Credit! Credit! Credit!
It's like a mantra. Everyone had stocks in their name but it was mostly the banks that held the stock. A person buying stock in 1929 only had to put up 10% of the price of the stock. The bank held the other 90%
Can you imagine that? Alarm bells should be going off in your head. The banks were way over their heads with debt that wasn't theirs.
And what would the banks do should the market begin to fall? They could try selling the stock, but who would buy it? That only brought the price down lower until someone thought they were getting a stock at a reasonable price.
But the market was acting like it had an anvil attached to it and it kept on falling. And soon the person that bought the stock was looking for another person to buy it from him so he could get out.

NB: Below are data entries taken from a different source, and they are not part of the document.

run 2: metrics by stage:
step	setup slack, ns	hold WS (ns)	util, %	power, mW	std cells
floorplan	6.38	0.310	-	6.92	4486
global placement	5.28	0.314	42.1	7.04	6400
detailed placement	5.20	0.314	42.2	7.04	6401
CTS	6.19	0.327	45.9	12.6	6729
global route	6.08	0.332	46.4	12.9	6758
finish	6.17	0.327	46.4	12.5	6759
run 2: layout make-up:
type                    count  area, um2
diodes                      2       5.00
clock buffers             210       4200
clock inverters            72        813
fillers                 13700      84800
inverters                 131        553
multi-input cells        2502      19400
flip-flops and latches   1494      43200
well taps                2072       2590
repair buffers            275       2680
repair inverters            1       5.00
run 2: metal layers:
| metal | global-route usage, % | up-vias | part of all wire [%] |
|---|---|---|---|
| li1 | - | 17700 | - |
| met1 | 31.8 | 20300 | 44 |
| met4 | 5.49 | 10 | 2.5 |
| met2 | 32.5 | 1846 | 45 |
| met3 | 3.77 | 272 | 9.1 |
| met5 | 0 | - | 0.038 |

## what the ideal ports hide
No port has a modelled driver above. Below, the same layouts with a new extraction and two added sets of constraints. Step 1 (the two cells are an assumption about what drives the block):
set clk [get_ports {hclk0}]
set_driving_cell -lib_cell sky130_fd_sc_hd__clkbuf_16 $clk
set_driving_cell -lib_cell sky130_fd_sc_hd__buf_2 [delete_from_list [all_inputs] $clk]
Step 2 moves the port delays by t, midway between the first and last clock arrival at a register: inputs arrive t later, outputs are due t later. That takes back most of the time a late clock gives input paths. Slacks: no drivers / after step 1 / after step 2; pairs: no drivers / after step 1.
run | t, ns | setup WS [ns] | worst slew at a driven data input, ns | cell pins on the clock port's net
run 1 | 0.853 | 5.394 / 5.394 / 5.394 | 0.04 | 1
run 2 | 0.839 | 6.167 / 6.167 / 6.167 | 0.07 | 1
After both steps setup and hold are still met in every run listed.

That was a major problem that resolved itself by means of a depression.
Because the land was horribly treated, agriculture became an occupation that was neither safe not sustainable. Many farms were lost because the soil couldn't produce. The banks again had another problem. They had loaned out millions of dollars using land has collateral. The banks could foreclose but what does a bank do with land? Or cattle? Or horses? And if the bank tried to hang on, prices were so low for agricultural products that people could not make enough to make payments.
Meantime in the cities, was it any better? No! Twenty five % of the workforce was unemployed. Could they buy the cars Ford was rolling off the assembly lines? Who needed Edison light bulbs when those factory workers were living in tents?